Sunday, February 01, 2004

The party of fear

President Bush will visit Charleston next week, two days after the Democratic presidential primary, to discuss homeland security in a state where the Democrats running for the White House have been attacking him on the stump.  Charleston.net article

And in the history books, he will be the President who campaigned on a platform of fear. What a legacy.

President Bush blew into New Hampshire on Thursday, less than 48 hours after the Democrat competitors left, to try to dig out from the piles of invective that those candidates had heaped on him in a presidential primary that White House officials said Mr. Bush was too busy to notice....[and] touched on the major themes of his re-election campaign: national security, tax cuts, jobs.  NY Times article

Running around after the Democrat primaries. Hysterical.

In New Hampshire, he breezed into a chocolate shop.

"They started their business last year, had a dream, living their dream, and they're making good product," Mr. Bush said in his usual staccato of the shop's owners, Michael and Theresa Anderson. "And I expect people in the national press corps to leave some cash behind."

I guess this is going to be his sub-theme - trying to make the press look like the hard-hearted skinflints. What a sleeze. A hard-hearted one.

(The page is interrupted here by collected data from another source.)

### config.mk
export PLATFORM = sky130hd
export DESIGN_NAME = cv32e40x_div_flat
export DESIGN_NICKNAME = d
export VERILOG_FILES = /design/src/rtl/cv32e40x_div_if.sv /design/src/rtl/cv32e40x_div.sv /design/src/flat_wrapper.sv
export SDC_FILE = /design/constraint.sdc
export NUM_CORES = 1
export LEC_CHECK = 0
export ABC_AREA = 1
export BUFFER_PORTS_ARGS = -buffer_cell sky130_fd_sc_hd__buf_2
export CORE_ASPECT_RATIO = 0.8
export CORE_MARGIN = 1.5
export CORE_UTILIZATION = 25
export CTS_CLUSTER_SIZE = 28
export DETAILED_ROUTE_END_ITERATION = 10
export SYNTH_ARGS = -nofsm -noshare
export SYNTH_HDL_FRONTEND = slang
export SYNTH_SLANG_ARGS = --single-unit
### constraint.sdc
create_clock -name clk -period 12.07 [get_ports clk]
set_clock_uncertainty 0.2 [all_clocks]
set_input_delay 0 -clock clk [delete_from_list [all_inputs] [get_ports clk]]
set_output_delay 0 -clock clk [all_outputs]
set_load 0.005 [all_outputs]
**src/rtl/sirv_gnrl_dffpipe.sv**
```systemverilog
// Elastic multi-stage register pipeline with valid/ready on both sides.
// Empty stages always accept (bubble collapse); flush drops items, reset also restores data.
module sirv_gnrl_dffpipe #(
    parameter int              DW      = 32,
    parameter int              DEPTH   = 2,
    parameter logic [DW-1:0]   RST_VAL = {DW{1'b1}},
    parameter int              CW      = $clog2(DEPTH + 1)
) (
    input  logic          clk,
    input  logic          rst,
    input  logic          i_vld,
    output logic          i_rdy,
    input  logic [DW-1:0] i_dat,
    output logic          o_vld,
    input  logic          o_rdy,
    output logic [DW-1:0] o_dat,
    input  logic          flush,
    output logic [CW-1:0] count
);

    logic [DEPTH-1:0] vld_r;
    logic [DW-1:0]    dat_r [DEPTH];
    logic [DEPTH-1:0] rdy_s;
    logic [DEPTH-1:0] vin_s;
    logic [DW-1:0]    din_s [DEPTH];
    logic [CW-1:0]    count_r;
    logic             in_xfer_s;
    logic             out_xfer_s;

    // Stage k is ready when it, or any stage downstream of it, is empty, or o_rdy is high.
    always_comb begin
        logic acc_s;
        acc_s = o_rdy;
        for (int k = DEPTH - 1; k >= 0; k--) begin
            acc_s    = acc_s | ~vld_r[k];
            rdy_s[k] = acc_s;
        end
    end

    assign i_rdy      = rdy_s[0] & ~flush & ~rst;
    assign in_xfer_s  = i_vld & i_rdy;
    assign out_xfer_s = vld_r[DEPTH-1] & o_rdy;

    // Incoming valid/data for each stage: stage 0 from the upstream port, others from the previous stage.
    always_comb begin
        vin_s[0] = in_xfer_s;
        din_s[0] = i_dat;
        for (int k = 1; k < DEPTH; k++) begin
            vin_s[k] = vld_r[k-1];
            din_s[k] = dat_r[k-1];
        end
    end

    // Stage registers: reset restores data, flush only clears the valids.
    always_ff @(posedge clk) begin
        if (rst) begin
            vld_r <= '0;
            for (int k = 0; k < DEPTH; k++) begin
                dat_r[k] <= RST_VAL;
            end
        end else if (flush) begin
            vld_r <= '0;
        end else begin
            for (int k = 0; k < DEPTH; k++) begin
                if (rdy_s[k]) begin
                    vld_r[k] <= vin_s[k];
                    if (vin_s[k]) begin
                        dat_r[k] <= din_s[k];
                    end
                end
            end
        end
    end

    // Occupancy counter tracks transfers; simultaneous in and out leave it unchanged.
    always_ff @(posedge clk) begin
        if (rst) begin
            count_r <= '0;
        end else if (flush) begin
            count_r <= '0;
        end else begin
            case ({in_xfer_s, out_xfer_s})
                2'b10:   count_r <= count_r + CW'(1'b1);
                2'b01:   count_r <= count_r - CW'(1'b1);
                default: count_r <= count_r;
            endcase
        end
    end

    assign o_vld = vld_r[DEPTH-1];
    assign o_dat = dat_r[DEPTH-1];
    assign count = count_r;

endmodule

```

Mr. Bush was not as talkative about testimony on Wednesday from David A. Kay, who said that the prewar intelligence about Saddam Hussein's weapons programs was wrong, or about Senator John Kerry, who has won the first two states to vote on a Democratic nominee. Mr. Bush ignored questions on both subjects.

In the evening, at a lucrative drop-by in Old Greenwich, Conn., the state of his birth, Mr. Bush raised $1.1 million for his re-election campaign. The checks brought his fund-raising total to more than $130 million, an amount that dwarfs the $40 million raised and mostly spent by the next-biggest fund-raiser of the 2004 campaign, Howard Dean.

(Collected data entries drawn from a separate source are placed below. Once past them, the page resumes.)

`config.mk`:
```
export PLATFORM = sky130hd
export DESIGN_NAME = countdown_timer
export DESIGN_NICKNAME = d
export VERILOG_FILES = /design/src/rtl/marvin_timer_pkg.sv /design/src/rtl/timer_prescaler.sv /design/src/rtl/countdown_timer.sv
export SDC_FILE = /design/constraint.sdc
export NUM_CORES = 1
export LEC_CHECK = 0
export CORE_UTILIZATION = 50
export CTS_BUF_LIST = sky130_fd_sc_hd__clkbuf_16
export DETAILED_ROUTE_END_ITERATION = 6
export PLACE_DENSITY = 0.89
export REMOVE_ABC_BUFFERS = 1
export SLEW_MARGIN = 20
export SYNTH_ARGS = -nofsm -noshare
export SYNTH_HDL_FRONTEND = slang
export SYNTH_SLANG_ARGS = --single-unit
```
`constraint.sdc`:
```
create_clock -name clk -period 6.2 [get_ports clk]
set_input_delay 1.55 -clock clk [delete_from_list [all_inputs] [get_ports clk]]
set_output_delay 1.55 -clock clk [all_outputs]
set_load 0.02 [all_outputs]
```
`src/rtl/marvin_timer_pkg.sv`:
```
// Shared types and defaults for the countdown timer and any register-map wrapper around it.
package marvin_timer_pkg;

  typedef enum logic [1:0] {
    IDLE   = 2'd0,
    LOADED = 2'd1,
    RUN    = 2'd2,
    PAUSE  = 2'd3
  } timer_state_t;

  localparam int unsigned TIMER_W_DEFAULT            = 24;
  localparam int unsigned TIMER_PRESCALE_MAX_DEFAULT = 256;

endpackage

```
`src/rtl/timer_prescaler.sv`:
```
// Tick divider for the countdown timer: one tick every div+1 enabled cycles.
// Only built when TIMER_PRESCALE_EN is defined.
`ifdef TIMER_PRESCALE_EN
module timer_prescaler #(
  parameter int unsigned PW = 8
) (
  input  logic          clk,
  input  logic          rst_,
  input  logic          en,
  input  logic          clr,
  input  logic [PW-1:0] div,
  output logic          tick
);

  logic [PW-1:0] cnt;

  assign tick = en && (cnt == div);

  always_ff @(posedge clk) begin
    if (!rst_) begin
      cnt <= '0;
    end else if (clr) begin
      cnt <= '0;
    end else if (en) begin
      cnt <= tick ? '0 : cnt + PW'(1);
    end
  end

endmodule
`endif

```
`src/rtl/countdown_timer.sv`:
```
// Loadable down-counting timer with one-shot/periodic modes, pause/resume, expiry pulse and sticky irq.
// Optional tick prescaler enabled by defining TIMER_PRESCALE_EN.
module countdown_timer
  import marvin_timer_pkg::*;
#(
  parameter int unsigned W            = TIMER_W_DEFAULT,
  parameter int unsigned PRESCALE_MAX = TIMER_PRESCALE_MAX_DEFAULT
) (
  input  logic         clk,
  input  logic         rst_,
  input  logic         load_valid,
  output logic         load_ready,
  input  logic [W-1:0] load_value,
  input  logic         load_periodic,
  input  logic         start,
  input  logic         stop,
  input  logic         clear,
  input  logic         irq_ack,
  output logic [W-1:0] remaining,
  output logic         busy,
  output logic         expired,
  output logic         irq
`ifdef TIMER_PRESCALE_EN
  ,
  input  logic [$clog2(PRESCALE_MAX)-1:0] prescale
`endif
);

  timer_state_t state_q, state_d;
  logic [W-1:0] remaining_q, remaining_d;
  logic [W-1:0] reload_q, reload_d;
  logic         periodic_q, periodic_d;
  logic         expired_d;
  logic         irq_d;
  logic         load_acc;
  logic         tick;

  assign load_ready = (state_q != RUN);
  assign load_acc   = load_valid && load_ready;
  assign busy       = (state_q == RUN);
  assign remaining  = remaining_q;

`ifdef TIMER_PRESCALE_EN
  localparam int unsigned PW = $clog2(PRESCALE_MAX);
  logic [PW-1:0] prescale_q;

  always_ff @(posedge clk) begin
    if (!rst_) begin
      prescale_q <= '0;
    end else if (load_acc && !clear) begin
      prescale_q <= prescale;
    end
  end

  // Held at zero throughout LOADED so RUN entry always starts a fresh period;
  // disabled on a stop cycle so a pause never swallows a pending tick.
  timer_prescaler #(.PW(PW)) u_prescaler (
    .clk  (clk),
    .rst_ (rst_),
    .en   ((state_q == RUN) && !stop && !clear),
    .clr  (clear || load_acc || (state_q == LOADED)),
    .div  (prescale_q),
    .tick (tick)
  );
`else
  assign tick = 1'b1;
`endif

  always_comb begin
    state_d     = state_q;
    remaining_d = remaining_q;
    reload_d    = reload_q;
    periodic_d  = periodic_q;
    expired_d   = 1'b0;
    if (clear) begin
      state_d     = IDLE;
      remaining_d = '0;
    end else if (load_acc) begin
      state_d     = LOADED;
      remaining_d = load_value;
      reload_d    = load_value;
      periodic_d  = load_periodic;
    end else begin
      unique case (state_q)
        LOADED, PAUSE: begin
          if (start && !stop) state_d = RUN;
        end
        RUN: begin
          if (stop) begin
            state_d = PAUSE;
          end else if (tick) begin
            // A count of 0 or 1 expires on this tick; never wraps below zero.
            if (remaining_q <= W'(1)) begin
              expired_d = 1'b1;
              if (periodic_q) begin
                remaining_d = reload_q;
              end else begin
                remaining_d = '0;
                state_d     = IDLE;
              end
            end else begin
              remaining_d = remaining_q - W'(1);
            end
          end
        end
        default: ;
      endcase
    end
    irq_d = expired_d || (irq && !irq_ack);
  end

  always_ff @(posedge clk) begin
    if (!rst_) begin
      state_q     <= IDLE;
      remaining_q <= '0;
      reload_q    <= '0;
      periodic_q  <= 1'b0;
      expired     <= 1'b0;
      irq         <= 1'b0;
    end else begin
      state_q     <= state_d;
      remaining_q <= remaining_d;
      reload_q    <= reload_d;
      periodic_q  <= periodic_d;
      expired     <= expired_d;
      irq         <= irq_d;
    end
  end

endmodule

```
==> flow_metrics.py, run 1 <==
metrics = {
    "synthesis": {
        "synth_top_family_by_area": "simple AND/OR/NAND/NOR gates",
        "synth_simple_gate_area_frac": 0.261,
        "mappedNetlistArea_um2": 2890,
        "synthXorXnorAreaFrac": 0.0485,
        "netlist_instances": 353,
        "synth-edff-count": 0,
        "synth_compound_area_frac": 0.259,
        "synth-main-ff-cell": "dfxtp_1",
        "async_flop_share": 0,
        "synth.distinct_cells": 56,
        "yosys_warnings": 0,
        "ys_ff_latch": 53,
        "ys_seq_area_frac": 0.367,
        "synthAdderAreaFrac": 0.00866,
        "syn_area_per_cell_um2": 8.19,
        "synthMuxAreaShare": 0.00693,
    },
    "cts": {
        "cts_hold_buf": 0,
        "cts_buffers": 5,
        "clk_transition_reported_paths_ns": 0.07,
        "cts_buffer_depth": 2,
        "cts_resized": 0,
        "worstSkewPairLatency_ns": 0.29,
        "cts-root-buf": "clkbuf_16",
        "clkSinkCount": 53,
        "htreeDepth": 2,
        "cts_setup_buffers": 0,
        "cts_tree": "yes",
    },
    "layout": {
        "antenna_cells": 0,
        "final_common_cell": "nand2_1",
        "fin_cells": 466,
        "mostFrequentLayoutCells": "nand2_1 (74), clkdlybuf4s50_1 (59), dfxtp_1 (53), a21boi_1 (20), o221ai_1 (18)",
        "drive_above_1_share": 0.0533,
        "post-route-cell-area_um2": 3640,
        "nNetsFinal": 427,
        "utilization": 0.657,
        "area_growth_pct": 25.8,
    },
    "critical_path": {
        "critPathLaunch": "stop",
        "endpoint_kind": "flip-flop",
        "cp_slowest_cell": "nor3b_2",
        "cp_cell_sequence": "clkdlybuf4s50_1, nor3b_2, a21o_1, o22ai_1, a211o_1, a21oi_1",
        "max_stage_delay_ns": 0.93,
        "required_ns": 6.42,
        "arrival_ns": 4.14,
        "cp_max_fo": 19,
        "crit_type": "input pin to flip-flop",
        "critPathLaunchType": "input pin",
        "r2r-start": "remaining[2]$_SDFFE_PP0P_",
    },
    "placement": {
        "place_area_um2": 3470,
        "dp_slack_ns": 2.01,
        "hpwl_um": 5290,
        "gp_congestion": 0.924,
        "io_buffers": 59,
        "dp.cells": 458,
    },
    "floorplanning": {
        "die_area_um2": 6090,
        "initial_core_util": 0.522,
        "die_x_um": 78.0,
        "ioPinCount": 60,
        "rows": 27,
        "core-area_um2": 5540,
        "die_y_um": 78.0,
    },
    "route": {
        "ant_nets": 0,
        "drt-initial-drc-count": 398,
        "drtPass1Iterations": 5,
        "drt_wl_total_um": 8220,
        "num_vias": 2998,
        "drc": 0,
        "routedWlPerCell_um": 17.6,
        "via_per_inst": 6.43,
    },
    "sta": {
        "finClkSkew_ns": 0.00643,
        "fin_setup_tns_ns": 0,
        "rsz0062_at_grt": "false",
        "min_period_ns": 3.92,
        "worst_slew_pin_slew_ns": 1.14,
        "slew_viol_final": 0,
        "fin_crit_sh": 0.632,
        "finalSetupViolations": 0,
        "timing.hold.ws_ns": 0.457,
        "fmax_mhz": 255,
        "slew_headroom": 0.240,
        "hold_violations": 0,
        "timing.final.ws_setup_ns": 2.28,
    },
    "power": {
        "switching_power_uw": 245,
        "clkPwrFrac": 0.366,
        "internal_power_uw": 619,
        "power_uw": 863,
        "power.density_nw_per_um2": 237,
        "static-leakage-power_nw": 1.29,
        "pwr-share-seq": 0.432,
        "comb_power_share": 0.202,
        "peakVddDrop_mv": 0.166,
        "swShare": 0.283,
    },
    "grt": {
        "overflow": 0,
        "grt_max_degree": 29,
        "grt_usage": 0.270,
        "grt_pass1_wl_um": 13200,
        "antenna_found_initial": 0,
        "grt_pass1_vias": 2756,
    },
    "hold_path": {
        "hp-class": "flip-flop to flip-flop",
        "min_from": "reload_q[21]$_SDFFE_PN0P_",
    },
    "flow_run": {
        "maxCapViolations": 0,
    },
    "outcome": {
        "status": "complete, no violations",
    },
}
-- power by group through the flow --
stage / Sequential [mW] / Combinational [mW] / Clock [mW]
floorplan: 0.383 / 0.0979 / 0
global placement: 0.379 / 0.165 / 0
detailed placement: 0.380 / 0.169 / 0
CTS: 0.372 / 0.171 / 0.314
global route: 0.374 / 0.187 / 0.331
finish: 0.373 / 0.175 / 0.316
-- metal layers --
layer / track usage / share of wire
met1: 0.341 / 0.42
met2: 0.457 / 0.47
met3: 0.0535 / 0.082
met4: 0.100 / 0.030
met5: 0 / 0
-- flip-flops by register name, summed over array words and instances, names as in the netlist --
register	count
expired	1
irq	1
periodic_q	1
reload_q	24
remaining	24
state_q	2
-- Yosys cell counts (all sizes together) (2+ instances only) --
master	count	area, um2
a221oi	3	26.3
buf	6	37.5
nor2	12	47.6
ha	2	25.0
nand4	2	12.5
o21ai	2	10.0
a21boi	26	195
or4	7	52.6
a21oi	9	45.0
xnor2	8	70.1
and2	2	12.5
nand2	74	278
a211oi	7	57.6
nor4	8	77.6
clkbuf	22	82.6
xor2	8	70.1
nand2b	5	31.3
mux2i	2	20.0
o211ai	2	15.0
inv	5	18.8
and3	2	12.5
o221ai	18	158
nand3b	2	15.0
a31oi	15	109
a21o	2	15.0
a211o	2	17.5
nor3b	3	27.5
nor3	9	55.1
nand3	16	85.1
o41ai	3	26.3
nor2b	4	25.0
dfxtp	53	1060
-- cells by family after synthesis --
logic type	Yosys count
AND/OR/NAND/NOR	149
AO/OA/AOI/OAI	98
flip-flops	53
adder cells (fa/ha/maj)	2
XOR/XNOR	16
multiplexers	2
buffers and inverters	33
-- cell type report --
cell class	instances	area [um2]
clock buffer	5	125
clock inverter	3	41.3
fill	447	1900
inverter	5	18.8
multi-input combinational	267	1700
sequential	53	1060
tap	72	90.1
timing repair buffer	61	606
-- worst max-delay path: cells and delay by family --
| family | cells | cell delay [ns] |
|---|---|---|
| compound gates | 4 | 1.16 |
| buf+inv | 1 | 0.49 |
| simple gates | 1 | 0.93 |
-- worst paths after layout --
check        slack, ns                    endpoint  cells after the start
max               2.28  remaining[19]$_SDFFE_PP0P_                      6
min reg2reg       0.46   reload_q[21]$_SDFFE_PN0P_                      2
min               0.46   reload_q[21]$_SDFFE_PN0P_                      2
max reg2reg       3.43  remaining[23]$_SDFFE_PP0P_                      5
No activity file was read; power rests on OpenSTA's default activity.
==> inputs of run 2 (changes only) <==
==> constraint.sdc (replaced) <==
create_clock -name clk -period 4 [get_ports clk]
set_input_delay 1 -clock clk [delete_from_list [all_inputs] [get_ports clk]]
set_output_delay 1 -clock clk [all_outputs]
set_load 0.02 [all_outputs]
==> run 2 against run 1 <==
- combinational power rose by 57%
- sequential share of layout area fell by 0.24 points
- die area did not move
- worst hold slack got worse by 0.0050 ns
- utilization rose by 0.54 points
- critical path depth rose by 1
==> flow_metrics.py, run 2 (synthesis gave the netlist of run 1 again) <==
metrics = {
    "outcome": {
        "status": "complete, no violations",
    },
    "placement": {
        "io_buffers": 59,
        "hpwl_um": 5410,
        "gp_congestion": 0.941,
    },
    "sta": {
        "fmax_mhz": 349,
        "slew_viol_final": 0,
        "min_period_ns": 2.86,
        "finClkSkew_ns": 0.00524,
        "worst_slew_pin_slew_ns": 1.09,
        "fin_crit_sh": 0.716,
        "slew_headroom": 0.275,
        "fin_setup_tns_ns": 0,
        "rsz0062_at_grt": "false",
        "hold_violations": 0,
        "finalSetupViolations": 0,
    },
    "hold_path": {
        "hp-class": "flip-flop to flip-flop",
    },
    "grt": {
        "grt_max_degree": 26,
        "grt_pass1_wl_um": 13500,
        "overflow": 0,
        "grt_usage": 0.282,
        "antenna_found_initial": 0,
        "grt_pass1_vias": 2830,
    },
    "layout": {
        "mostFrequentLayoutCells": "nand2_1 (74), clkdlybuf4s50_1 (59), dfxtp_1 (53), a21boi_1 (20), o221ai_1 (18)",
        "drive_above_1_share": 0.0628,
        "area_growth_pct": 26.9,
        "nNetsFinal": 431,
        "final_common_cell": "nand2_1",
        "antenna_cells": 0,
    },
    "cts": {
        "cts_buffers": 5,
        "cts_hold_buf": 0,
        "cts_resized": 0,
        "worstSkewPairLatency_ns": 0.29,
        "cts_tree": "yes",
        "cts_buffer_depth": 2,
        "cts_setup_buffers": 0,
        "clkSinkCount": 53,
        "clk_transition_reported_paths_ns": 0.07,
        "htreeDepth": 2,
        "cts-root-buf": "clkbuf_16",
    },
    "critical_path": {
        "critPathLaunchType": "input pin",
        "crit_type": "input pin to flip-flop",
        "arrival_ns": 3.09,
        "max_stage_delay_ns": 0.57,
        "critical_path.top_delay_family": "compound AO/OA/AOI/OAI gates",
        "endpoint_kind": "flip-flop",
        "cp_num_buf_inv": 2,
        "required_ns": 4.23,
        "cp_max_fo": 19,
        "cp_cell_sequence": "clkdlybuf4s50_1, nor3b_2, buf_4, a21o_1, o22ai_1, a211o_1, a21oi_1",
        "cp_slowest_cell": "a21o_1",
    },
    "route": {
        "drt-initial-drc-count": 329,
        "num_vias": 2989,
        "routedWlPerCell_um": 17.6,
        "drt_wl_total_um": 8250,
        "drtPass1Iterations": 5,
        "drc": 0,
        "via_per_inst": 6.36,
        "ant_nets": 0,
    },
    "power": {
        "static-leakage-power_nw": 1.31,
        "power.density_nw_per_um2": 364,
        "power_mw": 1.33,
        "peakVddDrop_mv": 0.190,
        "clkPwrFrac": 0.364,
        "swShare": 0.280,
        "switching_power_uw": 374,
        "pwr-share-seq": 0.430,
        "internal_power_uw": 960,
        "comb_power_share": 0.206,
    },
    "floorplanning": {
        "rows": 27,
        "initial_core_util": 0.522,
        "ioPinCount": 60,
        "die_x_um": 78.0,
        "die_y_um": 78.0,
        "die_area_um2": 6090,
        "core-area_um2": 5540,
    },
    "flow_run": {
        "maxCapViolations": 0,
    },
}
run 2: cell types whose count changed in the layout (fill, tap and decap cells not counted), sizes merged:
| cell | previous run | this run |
|---|---|---|
| buf | 2 | 6 |
run 2: power by group through the flow:
stage               logic [mW]  registers, mW  clock network (mW)
floorplan                0.152          0.593                   0
global placement         0.261          0.584                   0
detailed placement       0.268          0.585                   0
CTS                      0.270          0.573               0.487
global route             0.297          0.577               0.512
finish                   0.274          0.574               0.486
run 2: cell type report:
cell class                 count  area, um2
clock buffer                   5        125
inverter                       5       18.8
tap                           72       90.1
fill                         437       1870
timing repair buffer          65        636
sequential                    53       1060
clock inverter                 3       41.3
multi-input combinational    267       1700
run 2: worst reg2reg max path: cells and delay by family (launching register included):
| family | cells | cell delay [ns] |
|---|---|---|
| flops | 1 | 0.39 |
| compound gates | 2 | 0.49 |
| simple gates | 3 | 1.62 |
run 2: worst paths after layout:
check | start | cells after the start | endpoint | slack [ns]
setup / recovery | stop | 7 | remaining[19]$_SDFFE_PP0P_ | 1.14
hold / removal | reload_q[14]$_SDFFE_PN0P_ | 2 | reload_q[14]$_SDFFE_PN0P_ | 0.45
setup reg to reg | remaining[2]$_SDFFE_PP0P_ | 5 | remaining[17]$_SDFFE_PP0P_ | 1.38
hold reg to reg | reload_q[14]$_SDFFE_PN0P_ | 2 | reload_q[14]$_SDFFE_PN0P_ | 0.45
run 2: through the flow:
stage / std cells / util / area (um2) / setup WS (ns) / hold WS, ns
after global routing: 470 / 0.662 / 3670 / 1.00 / 0.484
after floorplan: 325 / - / 2770 / 1.03 / 0.432
after CTS: 470 / 0.662 / 3670 / 1.19 / 0.455
final: 470 / 0.662 / 3670 / 1.14 / 0.452
after detailed placement: 462 / 0.632 / 3500 / 0.919 / 0.446
after global placement: 462 / 0.632 / 3500 / 0.969 / 0.440
run 2: per-layer routing:
metal,up-vias,track usage,part of all wire
met2,163,0.453,0.47
met3,19,0.0558,0.082
met1,1414,0.362,0.42
met4,0,0.139,0.023
li1,1393,-,-
met5,-,0,0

I guess, if it comes down to it, his campaign fund could pay for the next terror attack. That would cinch the deal.

The major no-show at the event was Gov. John G. Rowland, a Republican who is enmeshed in a corruption scandal over free renovations to his lakeside cottage. Bush campaign officials did not say whether they had asked Mr. Rowland to stay away.

Lt. Gov. M. Jodi Rell, a Republican, said the decision to stay home had been Mr. Rowland's.

"He just wanted to let the president have this evening for himself," Ms. Rell told reporters at the fund-raiser.


Yeah. Sure. When in history has the governor of a state stayed away from a presidential visit to let him have the evening "for himself"?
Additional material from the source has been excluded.